#3

89 17 10
                                    

13.03.24

Yoongi, Yoongi, Yoongi, Yoongi... Jimin önünde duran kağıda defalarca karaladığı isme bakarken gülümsemeden edemiyordu. Yoongi'nin üzerindeki etkisi buydu işte. Sadece ismiyle bile Jimin'i deli divane ediyordu ve bazen de sadece tek bir hareketiyle Jimin'i yerle bir ediyordu.

Aslında bu korkunçtu. Jimin hayatının ipliğini Yoongi'ye doluyordu ve Yoongi o iplikle ne yaparsa yapsın buna ayak uydurmaya çalışıyordu. Yoongi o ipliği çekerse daha çok çekiliyor, Yoongi ipliği keserse de yapan Yoongi'dir diyip boyun eğiyordu.

Delicesine Yoongi'yi istiyor ama bir ayağını da frenin üzerine koyarak oradan hiç ayırmıyordu.

Kalbim avuçlarının içindeydi

"Jimin, selam." Kısa küt saçları ve geniş çerçeveli gözlüğü ile jiyoon, Jimin'in görüş alanına girdiğinde Jimin minik elleri ile Yoongi yazılı kağıdın üzerini kapattı. O harfleri tek tek çizerken oldukça mutluydu fakat şimdi utanmış hissediyordu.

Kim otuzuna merdiven dayadığı halde önündeki kağıtlara hülyalı bir şekilde sevgisini yazardı ki...

"Selam."

Sohbet gericiydi.

Küt saçlarını eli ile sürekli geriye ittiren iş arkadaşı Jimin'i iş çıkışı bütün ekibiyle birlikte içmeye çağırmak için dakikalarca konuşmuştu ve Jimin konuşmanın bir çoğunu dinlememişti bile ama davet edilmeye çalışıldığını anlıyordu.

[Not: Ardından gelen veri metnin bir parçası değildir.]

[config.mk]
export PLATFORM = sky130hd
export DESIGN_NAME = mips_cpu_harvard
export DESIGN_NICKNAME = d
export VERILOG_FILES = /design/src/hw/mips_ctrl_pkg.sv /design/src/hw/mips_isa_pkg.sv /design/src/hw/mips_cpu_control.sv /design/src/hw/mips_cpu_execute.sv /design/src/hw/mips_cpu_harvard.sv /design/src/hw/mips_cpu_pc_update.sv /design/src/hw/mips_cpu_register_file.sv
export SDC_FILE = /design/constraint.sdc
export NUM_CORES = 2
export LEC_CHECK = 0
export BUFFER_PORTS_ARGS = -buffer_cell sky130_fd_sc_hd__buf_2
export CAP_MARGIN = 30
export CORE_AREA = 2 2 542 329
export CTS_CLUSTER_DIAMETER = 200
export DETAILED_ROUTE_END_ITERATION = 7
export DIE_AREA = 0 0 544 331
export PLACE_DENSITY = 0.56
export SLEW_MARGIN = 20
export SYNTH_ARGS = -nofsm -noshare
export SYNTH_HDL_FRONTEND = slang
export SYNTH_SLANG_ARGS = --single-unit
[constraint.sdc]
create_clock -name clk -period 15 [get_ports clk]
set_input_delay 3 -clock clk [delete_from_list [all_inputs] [get_ports clk]]
set_output_delay 3 -clock clk [all_outputs]
set_load 0.1 [all_outputs]
[src/hw/mips_ctrl_pkg.sv]
`default_nettype none

package mips_ctrl_pkg;

	typedef enum logic [3:0] {
		alu_add,
		alu_sub,
		alu_and,
		alu_or,
		alu_xor,
		alu_slt,
		alu_sltu,
		alu_sll,
		alu_srl,
		alu_sra,
		alu_lui
	} alu_op_e;

	typedef enum logic [1:0] {
		wb_none = 2'd0,
		wb_alu  = 2'd1,
		wb_mem  = 2'd2
	} wb_sel_e;

	typedef struct packed {
		alu_op_e alu_op;
		logic    imm_src;    // b operand from immediate.
		logic    zero_ext;
		logic    shift_imm;  // a operand from shamt.
		logic    reg_dst_rd;
		wb_sel_e wb_sel;
		logic    mem_read;
		logic    mem_write;
		logic    branch_eq;
		logic    branch_ne;
		logic    jump;
		logic    jump_reg;
	} ctrl_t;

	localparam ctrl_t ctrl_nop = '{
		alu_op: alu_add,
		imm_src: 1'b0,
		zero_ext: 1'b0,
		shift_imm: 1'b0,
		reg_dst_rd: 1'b0,
		wb_sel: wb_none,
		mem_read: 1'b0,
		mem_write: 1'b0,
		branch_eq: 1'b0,
		branch_ne: 1'b0,
		jump: 1'b0,
		jump_reg: 1'b0
	};

endpackage

`default_nettype wire

[src/hw/mips_isa_pkg.sv]
`default_nettype none

package mips_isa_pkg;

	typedef logic [31:0] word_t;
	typedef logic [4:0] reg_addr_t;
	typedef logic [4:0] shamt_t;
	typedef logic [15:0] imm16_t;

	typedef enum logic [5:0] {
		op_special = 6'h00,
		op_j       = 6'h02,
		op_beq     = 6'h04,
		op_bne     = 6'h05,
		op_addiu   = 6'h09,
		op_slti    = 6'h0a,
		op_sltiu   = 6'h0b,
		op_andi    = 6'h0c,
		op_ori     = 6'h0d,
		op_xori    = 6'h0e,
		op_lui     = 6'h0f,
		op_lw      = 6'h23,
		op_sw      = 6'h2b
	} opcode_e;

	typedef enum logic [5:0] {
		fn_sll  = 6'h00,
		fn_srl  = 6'h02,
		fn_sra  = 6'h03,
		fn_jr   = 6'h08,
		fn_addu = 6'h21,
		fn_subu = 6'h23,
		fn_and  = 6'h24,
		fn_or   = 6'h25,
		fn_xor  = 6'h26,
		fn_slt  = 6'h2a,
		fn_sltu = 6'h2b
	} funct_e;

	// low half seen as r-type fields or as the immediate.
	typedef struct packed {
		reg_addr_t  rd;
		shamt_t     shamt;
		logic [5:0] funct;
	} r_tail_t;

	typedef union packed {
		r_tail_t r;
		imm16_t  imm16;
	} tail_t;

	typedef struct packed {
		logic [5:0] opcode;
		reg_addr_t  rs;
		reg_addr_t  rt;
		tail_t      tail;
	} instr_fields_t;

endpackage

`default_nettype wire

[src/hw/mips_cpu_control.sv]
`timescale 1ns/100ps
`default_nettype none

module mips_cpu_control (
	input  mips_isa_pkg::instr_fields_t fields,
	output mips_ctrl_pkg::ctrl_t        ctrl
);
	import mips_isa_pkg::*;
	import mips_ctrl_pkg::*;

	always_comb begin
		ctrl = ctrl_nop;
		case (fields.opcode)
			op_special: begin
				ctrl.reg_dst_rd = 1'b1;
				ctrl.wb_sel = wb_alu;
				case (fields.tail.r.funct)
					fn_addu: ctrl.alu_op = alu_add;
					fn_subu: ctrl.alu_op = alu_sub;
					fn_and:  ctrl.alu_op = alu_and;
					fn_or:   ctrl.alu_op = alu_or;
					fn_xor:  ctrl.alu_op = alu_xor;
					fn_slt:  ctrl.alu_op = alu_slt;
					fn_sltu: ctrl.alu_op = alu_sltu;
					fn_sll: begin
						ctrl.alu_op = alu_sll;
						ctrl.shift_imm = 1'b1;
					end
					fn_srl: begin
						ctrl.alu_op = alu_srl;
						ctrl.shift_imm = 1'b1;
					end
					fn_sra: begin
						ctrl.alu_op = alu_sra;
						ctrl.shift_imm = 1'b1;
					end
					fn_jr: begin
						ctrl.wb_sel = wb_none;
						ctrl.jump_reg = 1'b1;
					end
					default: ctrl = ctrl_nop;
				endcase
			end
			op_addiu, op_slti, op_sltiu, op_andi, op_ori, op_xori, op_lui: begin
				ctrl.imm_src = 1'b1;
				ctrl.wb_sel = wb_alu;
				ctrl.zero_ext = (fields.opcode == op_andi) || (fields.opcode == op_ori) ||
					(fields.opcode == op_xori);
				case (fields.opcode)
					op_slti:  ctrl.alu_op = alu_slt;
					op_sltiu: ctrl.alu_op = alu_sltu; // sign-extended, compared unsigned.
					op_andi:  ctrl.alu_op = alu_and;
					op_ori:   ctrl.alu_op = alu_or;
					op_xori:  ctrl.alu_op = alu_xor;
					op_lui:   ctrl.alu_op = alu_lui;
					default:  ctrl.alu_op = alu_add;
				endcase
			end
			op_lw: begin
				ctrl.imm_src = 1'b1;
				ctrl.mem_read = 1'b1;
				ctrl.wb_sel = wb_mem;
			end
			op_sw: begin
				ctrl.imm_src = 1'b1;
				ctrl.mem_write = 1'b1;
			end
			op_beq: ctrl.branch_eq = 1'b1;
			op_bne: ctrl.branch_ne = 1'b1;
			op_j:   ctrl.jump = 1'b1;
			default: ctrl = ctrl_nop; // unknown opcode is a no-op.
		endcase
	end

	// a load and a store never share one instruction.
	always_comb begin
		assert (!(ctrl.mem_read && ctrl.mem_write))
			else $error("control asserts both mem_read and mem_write");
	end

endmodule

`default_nettype wire

[src/hw/mips_cpu_execute.sv]
`timescale 1ns/100ps
`default_nettype none

module mips_cpu_execute (
	input  mips_isa_pkg::instr_fields_t fields,
	input  mips_ctrl_pkg::ctrl_t        ctrl,
	input  mips_isa_pkg::word_t         rs_data,
	input  mips_isa_pkg::word_t         rt_data,
	input  mips_isa_pkg::word_t         pc,
	input  mips_isa_pkg::word_t         data_readdata,
	input  logic                        halted,
	output mips_isa_pkg::word_t         data_address,
	output mips_isa_pkg::word_t         data_writedata,
	output logic                        data_read,
	output logic                        data_write,
	output mips_isa_pkg::reg_addr_t     wr_addr,
	output mips_isa_pkg::word_t         wr_data,
	output logic                        wr_en,
	output logic                        branch_taken,
	output mips_isa_pkg::word_t         target
);
	import mips_isa_pkg::*;
	import mips_ctrl_pkg::*;

	word_t imm_ext, op_a, op_b, alu_y, slot_pc;
	logic eq;

	always_comb begin
		imm_ext = ctrl.zero_ext ? {16'h0000, fields.tail.imm16} :
			{{16{fields.tail.imm16[15]}}, fields.tail.imm16};
		op_a = ctrl.shift_imm ? {27'h0, fields.tail.r.shamt} : rs_data;
		op_b = ctrl.imm_src ? imm_ext : rt_data;
	end

	always_comb begin
		case (ctrl.alu_op)
			alu_add:  alu_y = op_a + op_b;
			alu_sub:  alu_y = op_a - op_b;
			alu_and:  alu_y = op_a & op_b;
			alu_or:   alu_y = op_a | op_b;
			alu_xor:  alu_y = op_a ^ op_b;
			alu_slt:  alu_y = {31'h0, $signed(op_a) < $signed(op_b)};
			alu_sltu: alu_y = {31'h0, op_a < op_b};
			alu_sll:  alu_y = op_b << op_a[4:0];
			alu_srl:  alu_y = op_b >> op_a[4:0];
			alu_sra:  alu_y = $unsigned($signed(op_b) >>> op_a[4:0]);
			alu_lui:  alu_y = {op_b[15:0], 16'h0000};
			default:  alu_y = op_a + op_b;
		endcase
	end

	// targets are relative to the delay slot.
	assign slot_pc = pc + 32'd4;
	assign eq = (rs_data == rt_data);

	always_comb begin
		branch_taken = ctrl.jump || ctrl.jump_reg || (ctrl.branch_eq && eq) ||
			(ctrl.branch_ne && !eq);
		if (ctrl.jump_reg) begin
			target = rs_data;
		end else if (ctrl.jump) begin
			target = {slot_pc[31:28], fields.rs, fields.rt, fields.tail, 2'b00};
		end else begin
			target = slot_pc + {imm_ext[29:0], 2'b00};
		end
	end

	assign data_address = alu_y;
	assign data_writedata = rt_data;
	assign data_read = ctrl.mem_read && !halted;
	assign data_write = ctrl.mem_write && !halted;

	assign wr_addr = ctrl.reg_dst_rd ? fields.tail.r.rd : fields.rt;
	assign wr_data = (ctrl.wb_sel == wb_mem) ? data_readdata : alu_y;
	assign wr_en = (ctrl.wb_sel != wb_none) && !halted;

	always_comb begin
		assert (!(data_read || data_write) || (data_address[1:0] == 2'b00))
			else $error("unaligned data access at %h", data_address);
	end

endmodule

`default_nettype wire

[src/hw/mips_cpu_harvard.sv]
`timescale 1ns/100ps
`default_nettype none

module mips_cpu_harvard #(
	parameter mips_isa_pkg::word_t reset_vector = 32'hBFC0_0000
) (
	input  logic        clk,
	input  logic        reset,
	output logic        active,
	output logic [31:0] register_v0,
	input  logic        clk_enable,
	output logic [31:0] instr_address,
	input  logic [31:0] instr_readdata,
	output logic [31:0] data_address,
	output logic        data_write,
	output logic        data_read,
	output logic [31:0] data_writedata,
	input  logic [31:0] data_readdata
);
	import mips_isa_pkg::*;
	import mips_ctrl_pkg::*;

	instr_fields_t fields;
	ctrl_t ctrl;
	word_t rs_data, rt_data, v0, wr_data, target, pc;
	reg_addr_t wr_addr;
	logic wr_en, branch_taken, halted, exe_read, exe_write;

	// instruction memory delivers words byte-swapped.
	assign fields = {instr_readdata[7:0], instr_readdata[15:8],
		instr_readdata[23:16], instr_readdata[31:24]};

	mips_cpu_control u_control (
		.fields (fields),
		.ctrl   (ctrl)
	);

	mips_cpu_register_file u_register_file (
		.clk        (clk),
		.reset      (reset),
		.clk_enable (clk_enable),
		.rs_addr    (fields.rs),
		.rt_addr    (fields.rt),
		.wr_addr    (wr_addr),
		.wr_data    (wr_data),
		.wr_en      (wr_en),
		.rs_data    (rs_data),
		.rt_data    (rt_data),
		.v0         (v0)
	);

	mips_cpu_execute u_execute (
		.fields         (fields),
		.ctrl           (ctrl),
		.rs_data        (rs_data),
		.rt_data        (rt_data),
		.pc             (pc),
		.data_readdata  (data_readdata),
		.halted         (halted),
		.data_address   (data_address),
		.data_writedata (data_writedata),
		.data_read      (exe_read),
		.data_write     (exe_write),
		.wr_addr        (wr_addr),
		.wr_data        (wr_data),
		.wr_en          (wr_en),
		.branch_taken   (branch_taken),
		.target         (target)
	);

	mips_cpu_pc_update #(
		.reset_vector (reset_vector)
	) u_pc_update (
		.clk          (clk),
		.reset        (reset),
		.clk_enable   (clk_enable),
		.branch_taken (branch_taken),
		.target       (target),
		.pc           (pc),
		.halted       (halted)
	);

	assign instr_address = pc;
	assign active = reset || !halted;
	assign register_v0 = v0;
	assign data_read = exe_read && !reset;
	assign data_write = exe_write && clk_enable && !reset; // single-cycle strobe.

endmodule

`default_nettype wire

[src/hw/mips_cpu_pc_update.sv]
`timescale 1ns/100ps
`default_nettype none

module mips_cpu_pc_update #(
	parameter mips_isa_pkg::word_t reset_vector = 32'hBFC0_0000
) (
	input  logic                clk,
	input  logic                reset,
	input  logic                clk_enable,
	input  logic                branch_taken,
	input  mips_isa_pkg::word_t target,
	output mips_isa_pkg::word_t pc,
	output logic                halted
);
	import mips_isa_pkg::*;

	logic pending;
	word_t pend_target;

	assign halted = (pc == '0);

	always_ff @(posedge clk) begin
		if (reset) begin
			pc <= reset_vector;
			pending <= 1'b0;
		end else if (clk_enable && !halted) begin
			if (pending) begin
				pc <= pend_target; // delay slot done.
			end else begin
				pc <= pc + 32'd4;
			end
			pending <= branch_taken;
		end
	end

	always_ff @(posedge clk) begin
		if (clk_enable && !halted && branch_taken) begin
			pend_target <= target;
		end
	end

	assert property (@(posedge clk) disable iff (reset) pc[1:0] == 2'b00)
		else $error("pc not word aligned: %h", pc);

endmodule

`default_nettype wire

[src/hw/mips_cpu_register_file.sv]
`timescale 1ns/100ps
`default_nettype none

module mips_cpu_register_file (
	input  logic                    clk,
	input  logic                    reset,
	input  logic                    clk_enable,
	input  mips_isa_pkg::reg_addr_t rs_addr,
	input  mips_isa_pkg::reg_addr_t rt_addr,
	input  mips_isa_pkg::reg_addr_t wr_addr,
	input  mips_isa_pkg::word_t     wr_data,
	input  logic                    wr_en,
	output mips_isa_pkg::word_t     rs_data,
	output mips_isa_pkg::word_t     rt_data,
	output mips_isa_pkg::word_t     v0
);
	import mips_isa_pkg::*;

	word_t regs [0:31];

	always_ff @(posedge clk) begin
		if (reset) begin
			for (int i = 0; i < 32; i++) begin
				regs[i] <= '0;
			end
		end else if (clk_enable && wr_en && (wr_addr != '0)) begin
			regs[wr_addr] <= wr_data;
		end
	end

	assign rs_data = (rs_addr == '0) ? '0 : regs[rs_addr];
	assign rt_data = (rt_addr == '0) ? '0 : regs[rt_addr];
	assign v0 = regs[2]; // live view of $v0.

	assert property (@(posedge clk) disable iff (reset) regs[0] == '0)
		else $error("register 0 holds a nonzero value");

endmodule

`default_nettype wire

Beklenmedikti. Genelde Jimin'i davet etmezlerdi ve Jimin bunun biraz da kendi hatası olduğunu biliyordu. Öyle soğuktu ki onlara karşı, birkaç kez kendisi hakkında yapılan dedikodulara kulak kabartmıştı ve herkesin onun hakkında bunu düşündüğü bilgisine ulaşmıştı. Bu sebeple şimdi çağrıldığı için minnet duyarak kabul mü etmeliydi yoksa her zamanki Jimin olup reddederek marketten aldığı keki ile Yoongi'nin kapısının dibinde mi bitmeliydi emin değildi.

Gerçi Yoongi'nin masasında ağladığı günden sonra oldukça utandığı için Yoongi'den kaçındığı bir hafta geçirmişti. Bunun gereksiz olduğunu biliyordu çünkü Yoongi onunla gerçekten ilgili bir hyung gibi oturarak derince sohbet etmişti. Jimin'in sıkıntısını veya derdini irdelememişti fakat ona bazen insanların kötü hissediyor olabileceğini bir çocuğa anlatır gibi defalarca anlatmıştı

Sana tüm kusurlarımı gösteriyorum

Jimin onun kendisi adına o akşam nasıl endişe ettiğini görmüştü ve her ne kadar aklına bu durumu kullanma fikri gelse de yaşından, olgunluğundan utanmıştı.

Eh, yine de hoşuna gitmediğini söyleyemezdi.

"Söz vermek istemem, işlerim oldukça yoğun." Şimdilik geçiştirmek en iyisiydi. Olur da Yoongi'den hâlâ kaçınmak isterse birkaç bardak soju içer, bu gün puba gitmeyecek olan Yoongi'ye yakalanmadan da eve çıkardı.

Yoongi balkonunda oturuyorsa ya da Jimin'in evine inerse işte o zaman kaçamazdı fakat hiç değilse şansını denemiş olurdu.

"Nasıl istersen. Gelmek istersen şirketin karşısında oluyoruz, en azından yarım saat uğrarsın." Başıyla onayladı Jimin. Konuşma uzamadı.

İki taraf da uzatma meraklısı gibi gözükmüyordu zaten ve sohbet olur da uzasaydı Jimin rahat hissetmeyeceğini biliyordu. Merak ettiği bir şey yoktu, Yoongi ile olan iletişiminin aksine yabancı, daha doğrusu kendisine yakın görmediği insanlar, ile konuşurken tutuktu ve insanların da onunla konuşmaktan çok hoşlandığını sanmıyordu.

"Yine yapıyorsun." Jimin kendi kendine fısıldadı. Şu hayatta kendisini böyle alaşağı gören tek insan kendisi olmalıydı ve bunu istemsizce yapıyordu. Bu hayatının bir parçası gibiydi. Jimin'i utandırıyor, çirkinleştiriyor ve suskunlaştırıyordu.